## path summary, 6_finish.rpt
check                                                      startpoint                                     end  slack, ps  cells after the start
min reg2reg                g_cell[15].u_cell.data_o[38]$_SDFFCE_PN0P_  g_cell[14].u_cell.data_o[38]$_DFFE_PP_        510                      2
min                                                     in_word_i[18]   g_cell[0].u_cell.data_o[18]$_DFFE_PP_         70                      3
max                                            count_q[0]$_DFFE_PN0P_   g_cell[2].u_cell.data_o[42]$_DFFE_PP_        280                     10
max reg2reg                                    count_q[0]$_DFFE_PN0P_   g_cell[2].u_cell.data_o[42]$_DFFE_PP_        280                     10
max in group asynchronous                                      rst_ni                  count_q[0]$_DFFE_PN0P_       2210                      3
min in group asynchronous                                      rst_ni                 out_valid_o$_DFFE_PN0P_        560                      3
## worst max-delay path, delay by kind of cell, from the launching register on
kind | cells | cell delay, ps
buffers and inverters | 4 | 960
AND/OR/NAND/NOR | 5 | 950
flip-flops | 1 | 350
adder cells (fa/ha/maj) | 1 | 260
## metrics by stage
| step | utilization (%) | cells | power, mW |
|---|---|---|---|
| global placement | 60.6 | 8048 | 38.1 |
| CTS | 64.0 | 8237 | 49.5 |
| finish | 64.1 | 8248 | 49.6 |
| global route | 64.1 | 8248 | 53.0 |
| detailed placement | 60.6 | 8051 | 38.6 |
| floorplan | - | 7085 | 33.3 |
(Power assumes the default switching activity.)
$ cat config.mk
export PLATFORM = sky130hd
export DESIGN_NAME = w_prime_balance_tracker
export DESIGN_NICKNAME = d
export VERILOG_FILES = /design/src/sv/wpbt_pkg.sv /design/src/sv/w_prime_balance_tracker.sv
export SDC_FILE = /design/constraint.sdc
export NUM_CORES = 2
export LEC_CHECK = 0
export ABC_CLOCK_PERIOD_IN_PS = 9020
export BUFFER_PORTS_ARGS = -buffer_cell sky130_fd_sc_hd__buf_4
export CORE_MARGIN = 2
export CORE_UTILIZATION = 55
export CTS_BUF_LIST = sky130_fd_sc_hd__clkbuf_16
export CTS_CLUSTER_SIZE = 30
export DETAILED_ROUTE_END_ITERATION = 12
export PLACE_DENSITY = 0.72
export SYNTH_ARGS = -nofsm -noshare
export SYNTH_HDL_FRONTEND = slang
export SYNTH_SLANG_ARGS = --single-unit
$ cat constraint.sdc
create_clock -name clock -period 9.02 [get_ports clock]
set_input_delay 0.902 -clock clock [delete_from_list [all_inputs] [get_ports clock]]
set_output_delay 0.902 -clock clock [all_outputs]
set_load 0.02 [all_outputs]
--- config.mk ---
export PLATFORM = sky130hd
export DESIGN_NAME = vntg_ram
export DESIGN_NICKNAME = d
export VERILOG_FILES = /design/src/design/vntg_ram.sv
export SDC_FILE = /design/constraint.sdc
export NUM_CORES = 1
export LEC_CHECK = 0
export ABC_AREA = 1
export BUFFER_PORTS_ARGS = -buffer_cell sky130_fd_sc_hd__buf_2
export CAP_MARGIN = 20
export CORE_MARGIN = 4
export CORE_UTILIZATION = 55
export CTS_BUF_LIST = sky130_fd_sc_hd__clkbuf_16
export DETAILED_ROUTE_END_ITERATION = 8
export GPL_ROUTABILITY_DRIVEN = 0
export PLACE_DENSITY = 0.78
export SYNTH_ARGS = -nofsm -noshare
export SYNTH_HDL_FRONTEND = slang
export SYNTH_SLANG_ARGS = --single-unit
--- constraint.sdc ---
create_clock -name clk -period 0.95 [get_ports clk]
set_input_delay 0.0475 -clock clk [delete_from_list [all_inputs] [get_ports clk]]
set_output_delay 0.0475 -clock clk [all_outputs]
set_load 0.01 [all_outputs]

-------------------------

Where does "kind" occur in the data? Copy each line that has it.

## worst max-delay path, delay by kind of cell, from the launching register on
kind | cells | cell delay, ps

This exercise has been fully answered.